List difference ignoring order or duplicates: (with the same dictionaries as above)

>>> t1 = {1:1, 2:2, 3:3, 4:{"a":"hello", "b":[1, 2, 3]}}
>>> t2 = {1:1, 2:2, 3:3, 4:{"a":"hello", "b":[1, 3, 2, 3]}}
>>> ddiff = DeepDiff(t1, t2, ignore_order=True)
>>> print (ddiff)
{}

List that contains dictionary:

>>> t1 = {1:1, 2:2, 3:3, 4:{"a":"hello", "b":[1, 2, {1:1, 2:2}]}}
>>> t2 = {1:1, 2:2, 3:3, 4:{"a":"hello", "b":[1, 2, {1:3}]}}
>>> ddiff = DeepDiff(t1, t2)
>>> pprint (ddiff, indent = 2)
{ 'dic_item_removed': ["root[4]['b'][2][2]"],
  'values_changed': {"root[4]['b'][2][1]": {'newvalue': 3, 'oldvalue': 1}}}

Sets:

>>> t1 = {1, 2, 8}
>>> t2 = {1, 2, 3, 5}
>>> ddiff = DeepDiff(t1, t2)
>>> pprint (DeepDiff(t1, t2))
{'set_item_added': ['root[3]', 'root[5]'], 'set_item_removed': ['root[8]']}

Named Tuples:

>>> from collections import namedtuple
>>> Point = namedtuple('Point', ['x', 'y'])
>>> t1 = Point(x=11, y=22)
>>> t2 = Point(x=11, y=23)
>>> pprint (DeepDiff(t1, t2))
{'values_changed': {'root.y': {'newvalue': 23, 'oldvalue': 22}}}

Custom objects:

>>> class ClassA(object):
...     a = 1
...     def __init__(self, b):
...         self.b = b
... 
>>> t1 = ClassA(1)
>>> t2 = ClassA(2)
>>> 
>>> pprint(DeepDiff(t1, t2))
{'values_changed': {'root.b': {'newvalue': 2, 'oldvalue': 1}}}

Object attribute added:

>>> t2.c = "new attribute"
>>> pprint(DeepDiff(t1, t2))
{'attribute_added': ['root.c'],
 'values_changed': {'root.b': {'newvalue': 2, 'oldvalue': 1}}}

As mentioned in other answers, unittest produces some nice output for comparing dicts, but in this example we don't want to have to build a whole test first.

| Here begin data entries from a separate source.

File: src/rtl/fpcvt_sched.sv
// fpcvt_sched: round-robin scheduler sharing one serial 12-bit linear to
// sign/3-bit exponent/4-bit significand float converter among NREQ requesters.
module fpcvt_sched #(
  parameter int NREQ = 4,
  localparam int IDW = (NREQ > 1) ? $clog2(NREQ) : 1
) (
  input  logic                 clk,
  input  logic                 rst_n,
  input  logic [NREQ-1:0]      req_valid,
  input  logic [12*NREQ-1:0]   req_data,
  output logic [NREQ-1:0]      req_ready,
  output logic                 out_valid,
  input  logic                 out_ready,
  output logic                 out_s,
  output logic [2:0]           out_e,
  output logic [3:0]           out_f,
  output logic [IDW-1:0]       out_id,
  output logic                 busy
);
  typedef enum logic [1:0] {IDLE, NORM, ROUND, DONE} state_t;
  state_t state_q, state_d;
  logic [IDW-1:0] ptr_q, ptr_d, id_q, id_d, out_id_q, out_id_d, gnt;
  logic s_q, s_d, out_s_q, out_s_d, gnt_vld, r;
  logic [10:0] sh_q, sh_d;
  logic [2:0] e_q, e_d, out_e_q, out_e_d;
  logic [3:0] out_f_q, out_f_d, f;
  logic [11:0] din;
  // first valid requester after ptr, wrapping; later writes win so smallest offset is kept
  always_comb begin
    gnt = '0;
    gnt_vld = 1'b0;
    din = '0;
    for (int i = NREQ; i >= 1; i--)
      for (int j = 0; j < NREQ; j++)
        if ((int'(ptr_q) + i) % NREQ == j && req_valid[j]) begin
          gnt = IDW'(j);
          gnt_vld = 1'b1;
        end
    for (int j = 0; j < NREQ; j++)
      if (gnt == IDW'(j)) din = req_data[12*j +: 12];
  end
  always_comb begin
    state_d = state_q;
    ptr_d = ptr_q;
    id_d = id_q;
    s_d = s_q;
    sh_d = sh_q;
    e_d = e_q;
    out_s_d = out_s_q;
    out_e_d = out_e_q;
    out_f_d = out_f_q;
    out_id_d = out_id_q;
    f = sh_q[10:7];
    r = sh_q[6];
    for (int j = 0; j < NREQ; j++)
      req_ready[j] = rst_n && state_q == IDLE && gnt_vld && gnt == IDW'(j);
    case (state_q)
      IDLE: if (gnt_vld && rst_n) begin
        ptr_d = gnt;
        id_d = gnt;
        s_d = din[11];
        sh_d = (din == 12'h800) ? 11'h7ff : din[11] ? 11'(-din) : din[10:0];
        e_d = 3'd7;
        state_d = NORM;
      end
      NORM: if (sh_q[10] || e_q == 3'd0) state_d = ROUND;
        else begin
          sh_d = {sh_q[9:0], 1'b0};
          e_d = e_q - 3'd1;
        end
      ROUND: begin
        out_s_d = s_q;
        out_id_d = id_q;
        out_f_d = !r ? f : (f != 4'hf) ? f + 4'd1 : (e_q != 3'd7) ? 4'd8 : 4'hf;
        out_e_d = (r && f == 4'hf && e_q != 3'd7) ? e_q + 3'd1 : e_q;
        state_d = DONE;
      end
      DONE: state_d = out_ready ? IDLE : DONE;
      default: state_d = IDLE;
    endcase
  end
  always_ff @(posedge clk or negedge rst_n)
    if (!rst_n) begin
      state_q <= IDLE;
      ptr_q <= IDW'(NREQ - 1);
      id_q <= '0;
      s_q <= 1'b0;
      sh_q <= '0;
      e_q <= '0;
      out_s_q <= 1'b0;
      out_e_q <= '0;
      out_f_q <= '0;
      out_id_q <= '0;
    end else begin
      state_q <= state_d;
      ptr_q <= ptr_d;
      id_q <= id_d;
      s_q <= s_d;
      sh_q <= sh_d;
      e_q <= e_d;
      out_s_q <= out_s_d;
      out_e_q <= out_e_d;
      out_f_q <= out_f_d;
      out_id_q <= out_id_d;
    end
  assign out_valid = state_q == DONE;
  assign busy = state_q != IDLE;
  assign out_s = out_s_q;
  assign out_e = out_e_q;
  assign out_f = out_f_q;
  assign out_id = out_id_q;
endmodule

File: config.mk
export PLATFORM = sky130hd
export DESIGN_NAME = fpcvt_sched
export DESIGN_NICKNAME = d
export VERILOG_FILES = /design/src/rtl/fpcvt_sched.sv
export SDC_FILE = /design/constraint.sdc
export NUM_CORES = 1
export LEC_CHECK = 0
export ABC_AREA = 1
export CELL_PAD_IN_SITES_DETAIL_PLACEMENT = 0
export CELL_PAD_IN_SITES_GLOBAL_PLACEMENT = 1
export CORE_ASPECT_RATIO = 0.6
export CORE_MARGIN = 2
export CORE_UTILIZATION = 34
export DETAILED_ROUTE_END_ITERATION = 16
export MAX_ROUTING_LAYER = met4
export PLACE_DENSITY = 0.92
export SYNTH_ARGS = -nofsm -noshare
export SYNTH_HDL_FRONTEND = slang
export SYNTH_SLANG_ARGS = --single-unit
File: constraint.sdc
create_clock -name clk -period 3.67 [get_ports clk]
set_input_delay 0.367 -clock clk [delete_from_list [all_inputs] [get_ports clk]]
set_output_delay 0.367 -clock clk [all_outputs]
set_load 0.1 [all_outputs]
==> results.txt, run 1 <==
----------------------------------------------------
[Run status]
  Run status ... finished clean

[Routing]
  Drt first-iter violations ... 288
  Total iterations of the first detailed-routing run ... 5
  DR WL/cell ... 13.4 um
  Vias per Instance ... 5.14
  Total routed wirelength ... 7.44 mm
  Number of vias after detailed routing ... 2,857
  Post-detailed-route DRC marker count ... 0
  Number of nets still failing antenna checks after routing ... 0

[STA]
  Final worst path period share ... 0.885
  Fin Clk Skew ... 0.00373 ns
  Setup slack after layout ... 0.420 ns
  Transition time of the tightest slew-check pin ... 0.972 ns
  Final critical delay including setup and external delays ... 3.25 ns
  Max Clock Freq ... 308 MHz
  RSZ-0062 raised after global routing ... false
  Normalized max-slew margin ... 0.350
  Final setup violating endpoints ... 0
  Final Hold Viols ... 0
  Final Max Tran Viols ... 0
  TNS Setup ... 0 ns

[Clocking]
  Clock root cell ... sky130_fd_sc_hd__clkbuf_16
  Resized Gates After CTS ... 0
  Clock transition at the register clock pins on the worst setup and hold paths after CTS ... 0.05 ns
  Setup fix buffers added after clock tree synthesis ... 0
  Maximum clock path buffer count ... 2
  Clock net sink count ... 31
  Count of H-tree levels built during CTS ... 2
  Hold_buf cts ... 0
  Number of buffers created by CTS ... 5
  Skew-Pair Late Insertion Delay ... 0.28 ns
  CTS tree ... done

[Yosys]
  Post-synthesis instance area ... 2660 um^2
  Warning count from the yosys run ... 0
  Sequential element share of the synthesized area ... 0.293
  Yosys reg bits ... 31
  Net Count, Synth ... 445
  Most used DFF post-synth ... sky130_fd_sc_hd__dfrtp_1
  EDFF count, synth ... 0
  Async set-or-reset flop fraction in the synthesized netlist ... 1.00
  Number of unique standard cell types used by synthesis ... 38
  Mean instance size in the synthesized netlist ... 6.92 um^2
  Instance count of the mapped netlist ... 384

[Layout]
  Core Util, Final ... 0.490
  Fill cell count ... 741
  Final nets ... 512
  Layout-stage area growth over the synthesis result ... 36.9%
  Layout cell share with drive strength beyond 1 ... 0.122
  Number of inserted diodes ... 0

[Worst setup path]
  Crit path capture type ... flop
  Cell repeated most along the worst path ... sky130_fd_sc_hd__nand2_1
  Critical path arrival ... 3.47 ns
  Peak per-stage delay on the critical path ... 0.68 ns
  Beginning of the worst register-to-register path ... ptr_q[1]$_DFFE_PN1P_
  Worst setup startpoint ... ptr_q[1]$_DFFE_PN1P_
  Reg2reg path depth ... 26
  Startpoint kind of the worst setup timing path ... flop
  Worst Path Buf+Inv ... 1
  Family with the most delay on the worst path ... simple AND/OR/NAND/NOR gates
  Path length in cells of the critical path ... 26
  Standard cell with the maximum stage delay on the critical path ... sky130_fd_sc_hd__dfstp_2
  Critical Setup Path Class ... flop to flop
  Data required, critical path ... 3.89 ns
  Biggest fanout along the worst timing path ... 25

[Worst hold path]
  Worst min-delay path startpoint ... out_id[0]$_DFFE_PN0P_
  Worst hold-check path type ... flop to flop
  Cell depth of the worst min-delay path ... 2

[GRT]
  Initial antenna violation count ... 0
  Total routing resource utilization after global routing ... 0.190
  Global-route wire length before repair ... 12.9 mm
  Maximum number of pins on one net before global-route repair ... 32
  Remaining global-route overflow ... 0
  Number of global-route vias before repair ... 2,653

[Placed design]
  Final Wtd Congestion ... 0.916
  Place WS ... 0.221 ns
  Estimated wirelength of the detail-placed design ... 5.67 mm
  IO Port Bufs ... 70

[Floorplanning]
  Die width ... 118 um
  IO Pins ... 71
  Effective utilization at floorplan ... 0.358
  Placeable core area ... 7420 um^2
  Y dimension of the die ... 72.5 um
  Die area ... 8560 um^2
  Count of standard-cell rows ... 24

[Job]
  Max-cap violations ... 0

----------------------------------------------------
## flip-flops by register name, summed over array words and instances (netlist names)
signal and flops:
out_s 1, s_q 1, out_f 4, id_q 2
out_id 2, e_q 3, ptr_q 2, state_q 2
out_e 3, sh_q 11
## area by class of cell
type / instances / area [um^2] / area share
inverters: 42 / 160 / 0.0440
flip-flops and latches: 31 / 778 / 0.214
multi-input cells: 296 / 1620 / 0.444
clock inverters: 2 / 35.0 / 0.00963
repair buffers: 75 / 778 / 0.214
clock buffers: 6 / 139 / 0.0382
well taps: 104 / 130 / 0.0358
## layout by cell type, fill, tap and decap left out, types with 3 or more instances in the layout
cell,n
sky130_fd_sc_hd__nand2_2,5
sky130_fd_sc_hd__dfrtp_1,29
sky130_fd_sc_hd__buf_12,4
sky130_fd_sc_hd__xor2_1,6
sky130_fd_sc_hd__buf_4,5
sky130_fd_sc_hd__clkdlybuf4s50_1,66
sky130_fd_sc_hd__inv_1,36
sky130_fd_sc_hd__nand4_1,32
sky130_fd_sc_hd__or2_1,3
sky130_fd_sc_hd__a21oi_1,12
sky130_fd_sc_hd__o21ai_1,6
sky130_fd_sc_hd__nand2_1,92
sky130_fd_sc_hd__nor2_2,4
sky130_fd_sc_hd__nand3_1,42
sky130_fd_sc_hd__o21ai_0,24
sky130_fd_sc_hd__nand2_4,5
sky130_fd_sc_hd__clkbuf_16,5
sky130_fd_sc_hd__ha_1,6
sky130_fd_sc_hd__inv_2,5
sky130_fd_sc_hd__nand3_2,5
sky130_fd_sc_hd__nor2_1,31
sky130_fd_sc_hd__nor2_4,4
## through the flow
stage | hold slack [ns] | instance area, um^2 | instances
2_1_floorplan | 0.0714 | 2660 | 384
3_3_place_gp | 0.465 | 3460 | 548
3_5_place_dp | 0.464 | 3460 | 548
4_1_cts | 0.489 | 3640 | 556
5_1_grt | 0.505 | 3640 | 556
6_report | 0.482 | 3640 | 556
## cell usage after synthesis (2+ instances only)
| cell type | instances | area [um^2] |
|---|---|---|
| sky130_fd_sc_hd__a21oi_1 | 12 | 60.1 |
| sky130_fd_sc_hd__a31oi_1 | 2 | 12.5 |
| sky130_fd_sc_hd__buf_2 | 5 | 25.0 |
| sky130_fd_sc_hd__buf_4 | 2 | 15.0 |
| sky130_fd_sc_hd__buf_6 | 5 | 56.3 |
| sky130_fd_sc_hd__clkbuf_1 | 3 | 11.3 |
| sky130_fd_sc_hd__dfrtp_1 | 29 | 726 |
| sky130_fd_sc_hd__dfstp_2 | 2 | 52.6 |
| sky130_fd_sc_hd__ha_1 | 6 | 75.1 |
| sky130_fd_sc_hd__inv_1 | 36 | 135 |
| sky130_fd_sc_hd__inv_2 | 5 | 18.8 |
| sky130_fd_sc_hd__nand2_1 | 92 | 345 |
| sky130_fd_sc_hd__nand2_2 | 5 | 31.3 |
| sky130_fd_sc_hd__nand2_4 | 5 | 56.3 |
| sky130_fd_sc_hd__nand3_1 | 42 | 210 |
| sky130_fd_sc_hd__nand3_2 | 5 | 50.1 |
| sky130_fd_sc_hd__nand4_1 | 32 | 200 |
| sky130_fd_sc_hd__nand4_4 | 2 | 42.5 |
| sky130_fd_sc_hd__nor2_1 | 31 | 116 |
| sky130_fd_sc_hd__nor2_2 | 4 | 25.0 |
| sky130_fd_sc_hd__nor2_4 | 4 | 45.0 |
| sky130_fd_sc_hd__nor3_1 | 2 | 10.0 |
| sky130_fd_sc_hd__o21ai_0 | 24 | 120 |
| sky130_fd_sc_hd__o21ai_1 | 6 | 30.0 |
| sky130_fd_sc_hd__o21ai_2 | 2 | 17.5 |
| sky130_fd_sc_hd__o22ai_1 | 2 | 12.5 |
| sky130_fd_sc_hd__or2_1 | 3 | 18.8 |
| sky130_fd_sc_hd__xor2_1 | 6 | 52.6 |
## path summary, 6_finish.rpt
path                                          to  slack, ns
setup / recovery             sh_q[9]$_DFFE_PN0P_       0.42
hold / removal             out_id[0]$_DFFE_PN0P_       0.48
setup reg to reg             sh_q[9]$_DFFE_PN0P_       0.42
hold reg to reg            out_id[0]$_DFFE_PN0P_       0.48
max in group asynchronous   ptr_q[1]$_DFFE_PN1P_       2.81
min in group asynchronous  out_id[0]$_DFFE_PN0P_       0.52
## per-layer routing
layer,global-route usage,vias up,part of all wire
met5,-,-,0
met4,0.0415,0,0.0071
met3,0.0409,8,0.073
met2,0.273,104,0.41
met1,0.273,1312,0.51
li1,-,1433,-
## cells by family after synthesis
logic type / after synthesis / synth area share
xor gates and xnor gates: 6 / 0.0198
and+or+nand+nor: 233 / 0.454
buffers and inverters: 57 / 0.101
DFF: 31 / 0.293
AOI/OAI and AO/OA: 51 / 0.104
adders and majority gates: 6 / 0.0282
## worst reg2reg max path: cells and delay by family, from the launching register on
family                   cells  cell delay [ns]
adder cells (fa/ha/maj)      1             0.24
buffers and inverters        1             0.07
flip-flops                   1             0.68
AND/OR/NAND/NOR             24             2.20
Power of run 1 is left out: the tool's default activity adds up to more than one toggle a clock period on the data nets, which glitch-free logic cannot reach.
==> run 2: changes to the inputs <==
--- a/config.mk
+++ b/config.mk
@@ -17,3 +17,4 @@
 export SYNTH_ARGS = -nofsm -noshare
 export SYNTH_HDL_FRONTEND = slang
 export SYNTH_SLANG_ARGS = --single-unit
+export TNS_END_PERCENT = 5
==> constraint.sdc (replaced) <==
create_clock -name clk -period 3.67 [get_ports clk]
set_input_delay 0.367 -clock clk [delete_from_list [all_inputs] [get_ports clk]]
set_output_delay 0.367 -clock clk [all_outputs]
set_load 0.005 [all_outputs]
==> run 2 against run 1 <==
Fmax shrank 4.4%. Via count shrank 2.0%. Clock-buffer cell count grew 1. Non-clock buffer count grew 1. First-iteration DRC count shrank 34%. Critical path type is now flop to primary output.
==> results.txt, run 2 (synthesis results as in run 1) <==
----------------------------------------------------
[Pwr]
  Share of total power in the clock network ... 0.098
  Leakage dissipation ... 1.68 nW
  Logic gate share of total power ... 0.738
  Sum of internal, switching and leakage power ... 4.13 mW
  Internal Pwr Total ... 1.90 mW
  Worst supply voltage drop on vdd ... 0.554 mV
  Switching power as a share of total power ... 0.539
  Net Switching ... 2.23 mW
  Proportion of power drawn by flip-flops and latches ... 0.164
  Power per unit of standard cell area ... 1160 nW/um^2

[GRT]
  Remaining global-route overflow ... 0
  Global-route wire length before repair ... 12.4 mm
  Number of global-route vias before repair ... 2,637
  Maximum number of pins on one net before global-route repair ... 32
  Initial antenna violation count ... 0
  Total routing resource utilization after global routing ... 0.180

[Worst setup path]
  Beginning of the worst register-to-register path ... ptr_q[1]$_DFFE_PN1P_
  Biggest fanout along the worst timing path ... 10
  Critical path arrival ... 3.03 ns
  Critical Setup Path Class ... flop to primary output
  Data required, critical path ... 3.30 ns
  Worst setup startpoint ... ptr_q[0]$_DFFE_PN1P_
  Startpoint kind of the worst setup timing path ... flop
  Crit path capture type ... primary output

[Layout]
  Fill cell count ... 735
  Post-route cell area ... 3570 um^2
  Core Util, Final ... 0.482
  Footprint of the multi-input gates ... 1610 um^2
  Register bank with the most flops ... sh_q
  Sequential cell area ... 778 um^2
  Most common cell after layout, fill and taps aside ... sky130_fd_sc_hd__nand2_1
  Final cell count without fillers ... 557
  Number of flip-flops under the largest register name ... 11
  Layout-stage area growth over the synthesis result ... 34.5%
  Number of inserted diodes ... 0
  Final nets ... 513
  Highest-count cells in the layout ignoring fill and taps ... 92 x sky130_fd_sc_hd__nand2_1, 70 x sky130_fd_sc_hd__clkdlybuf4s50_1, 42 x sky130_fd_sc_hd__nand3_1, 36 x sky130_fd_sc_hd__inv_1, 32 x sky130_fd_sc_hd__nand4_1
  Layout cell share with drive strength beyond 1 ... 0.110

[Routing]
  Drt first-iter violations ... 190
  Length of routed met2 wiring ... 3.05 mm
  Uppermost layer routed ... met4
  Vias per Instance ... 5.03
  Total routed wirelength ... 7.25 mm
  DR WL/cell ... 13.0 um
  Met3 layer wire length in the routed design ... 404 um
  Wire length on met1 ... 3.79 mm
  Total iterations of the first detailed-routing run ... 4
  Number of vias after detailed routing ... 2,801
  Post-detailed-route DRC marker count ... 0
  Number of nets still failing antenna checks after routing ... 0

[Clocking]
  Hold_buf cts ... 0
  Skew-Pair Late Insertion Delay ... 0.27 ns
  Number of buffers created by CTS ... 5
  Count of H-tree levels built during CTS ... 2
  Maximum clock path buffer count ... 2
  Clock root cell ... sky130_fd_sc_hd__clkbuf_16
  Resized Gates After CTS ... 0
  CTS tree ... done
  Clock net sink count ... 31
  Clock transition at the register clock pins on the worst setup and hold paths after CTS ... 0.05 ns
  Setup fix buffers added after clock tree synthesis ... 0

[STA]
  Normalized max-slew margin ... 0.682
  Final setup violating endpoints ... 0
  Worst hold slack across all endpoints ... 0.470 ns
  Final Max Tran Viols ... 0
  Max Clock Freq ... 294 MHz
  Transition time of the tightest slew-check pin ... 0.475 ns
  Final critical delay including setup and external delays ... 3.40 ns
  Fin Clk Skew ... 0.00470 ns
  RSZ-0062 raised after global routing ... false
  TNS Setup ... 0 ns
  Setup slack after layout ... 0.272 ns
  Final worst path period share ... 0.926
  Final Hold Viols ... 0

[Worst hold path]
  Worst min-delay path startpoint ... sh_q[2]$_DFFE_PN0P_
  Worst hold-check path type ... flop to flop

[Placed design]
  Placed cell count ... 549
  Final Wtd Congestion ... 0.852
  Placed standard-cell area ... 3430 um^2
  Estimated wirelength of the detail-placed design ... 5.70 mm
  IO Port Bufs ... 70
  Place WS ... 0.118 ns

[Floorplanning]
  Die area ... 8560 um^2
  Count of standard-cell rows ... 24
  Placeable core area ... 7420 um^2
  Die width ... 118 um
  Y dimension of the die ... 72.5 um
  Effective utilization at floorplan ... 0.358
  IO Pins ... 71

[Run status]
  Run status ... finished clean

[Job]
  Max-cap violations ... 0

----------------------------------------------------
run 2: cell type report:
class                      count  share of cell area
inverter                      42              0.0448
sequential                    31               0.218
clock inverter                 1             0.00140
multi-input combinational    296               0.451
tap                          104              0.0364
timing repair buffer          76               0.209
clock buffer                   7              0.0399
run 2: per-layer routing:
metal	up-vias	global-route usage
met2	75	0.274
li1	1431	-
met4	0	0.0107
met5	-	-
met3	2	0.0409
met1	1293	0.257
run 2: path summary, 6_finish.rpt:
check / to / depth (start not counted) / slack [ns]
setup / recovery: req_ready[0] / 11 / 0.27
hold / removal: sh_q[2]$_DFFE_PN0P_ / 2 / 0.47
setup reg to reg: sh_q[7]$_DFFE_PN0P_ / 26 / 0.36
hold reg to reg: sh_q[2]$_DFFE_PN0P_ / 2 / 0.47
max in group asynchronous: ptr_q[1]$_DFFE_PN1P_ / 2 / 2.80
min in group asynchronous: out_s$_DFFE_PN0P_ / 2 / 0.54
run 2: critical path, cell delays in order, from the launching register on:
cell	delay, ns
sky130_fd_sc_hd__dfstp_2	0.66
sky130_fd_sc_hd__nand3_1	0.20
sky130_fd_sc_hd__nand2_1	0.11
sky130_fd_sc_hd__inv_1	0.08
sky130_fd_sc_hd__nand3_1	0.08
sky130_fd_sc_hd__nor3_1	0.05
sky130_fd_sc_hd__nor2_1	0.13
sky130_fd_sc_hd__inv_1	0.05
sky130_fd_sc_hd__nor2_1	0.37
sky130_fd_sc_hd__inv_1	0.26
sky130_fd_sc_hd__nor3_1	0.22
sky130_fd_sc_hd__clkdlybuf4s50_1	0.55
run 2: power by group through the flow:
stage               sequential (mW)  combinational, mW  clock (mW)
floorplan                     0.623               2.45           0
global placement              0.674               3.01           0
detailed placement            0.678               3.06           0
CTS                           0.674               3.07       0.411
global route                  0.703               3.49       0.429
finish                        0.677               3.05       0.405
Note: power is estimated with default switching activity, not from simulation.
==> patch 1 (config.mk and constraints of run 1) <==
Take the reset off `sh_q` and load it in a clocked block of its own.
--- a/src/rtl/fpcvt_sched.sv
+++ b/src/rtl/fpcvt_sched.sv
@@ -87,3 +87,2 @@
       s_q <= 1'b0;
-      sh_q <= '0;
       e_q <= '0;
@@ -98,3 +97,2 @@
       s_q <= s_d;
-      sh_q <= sh_d;
       e_q <= e_d;
@@ -105,2 +103,6 @@
     end
+
+  always_ff @(posedge clk) begin
+    sh_q <= sh_d;
+  end
   assign out_valid = state_q == DONE;
Check against the original RTL: same outputs for any inputs over 4 cycles, from zero or initial values and one cycle with rst_n low; that may be too few to reach the edited logic, so the function may still have changed.
==> patch 1 against run 1 <==
Wire length fell by 7.7%. Worst setup slack got worse by 0.022 ns. Synthesized cell count fell by 3.1%. Cell area fell by 3.6%. Via count fell by 6.1%. Synthesized area fell by 4.9%. Sequential cell count did not move.
Power is left out: the tool's default activity adds up to more than one toggle a clock period on the data nets, which glitch-free logic cannot reach.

Scraping the unittest source, it looks like you can get a fair solution with just this:

import difflib
import pprint

def diff_dicts(a, b):
    if a == b:
        return ''
    return '\n'.join(
        difflib.ndiff(pprint.pformat(a, width=30).splitlines(),
                      pprint.pformat(b, width=30).splitlines())
    )

so

dictA = dict(zip(range(7), map(ord, 'python')))
dictB = {0: 112, 1: 'spam', 2: [1,2,3], 3: 104, 4: 111}
print diff_dicts(dictA, dictB)

Results in:

{0: 112,
-  1: 121,
-  2: 116,
+  1: 'spam',
+  2: [1, 2, 3],
   3: 104,
-  4: 111,
?        ^

+  4: 111}
?        ^

-  5: 110}

Where:

  • '-' indicates key/values in the first but not second dict
  • '+' indicates key/values in the second but not the first dict

Like in unittest, the only caveat is that the final mapping can be thought to be a diff, due to the trailing comma/bracket.


not sure whether its "fast" or not, but normally, one can do this

dicta = {"a":1,"b":2,"c":3,"d":4}
dictb = {"a":1,"d":2}
for key in dicta.keys():
    if not key in dictb:
        print key

If you want a built-in solution for a full comparison with arbitrary dict structures, @Maxx's answer is a good start.

import unittest

test = unittest.TestCase()
test.assertEqual(dictA, dictB)

The top answer by hughdbrown suggests using set difference, which is definitely the best approach:

diff = set(dictb.keys()) - set(dicta.keys())

The problem with this code is that it builds two lists just to create two sets, so it's wasting 4N time and 2N space. It's also a bit more complicated than it needs to be.

Usually, this is not a big deal, but if it is:

diff = dictb.keys() - dicta

Python 2

In Python 2, keys() returns a list of the keys, not a KeysView. So you have to ask for viewkeys() directly.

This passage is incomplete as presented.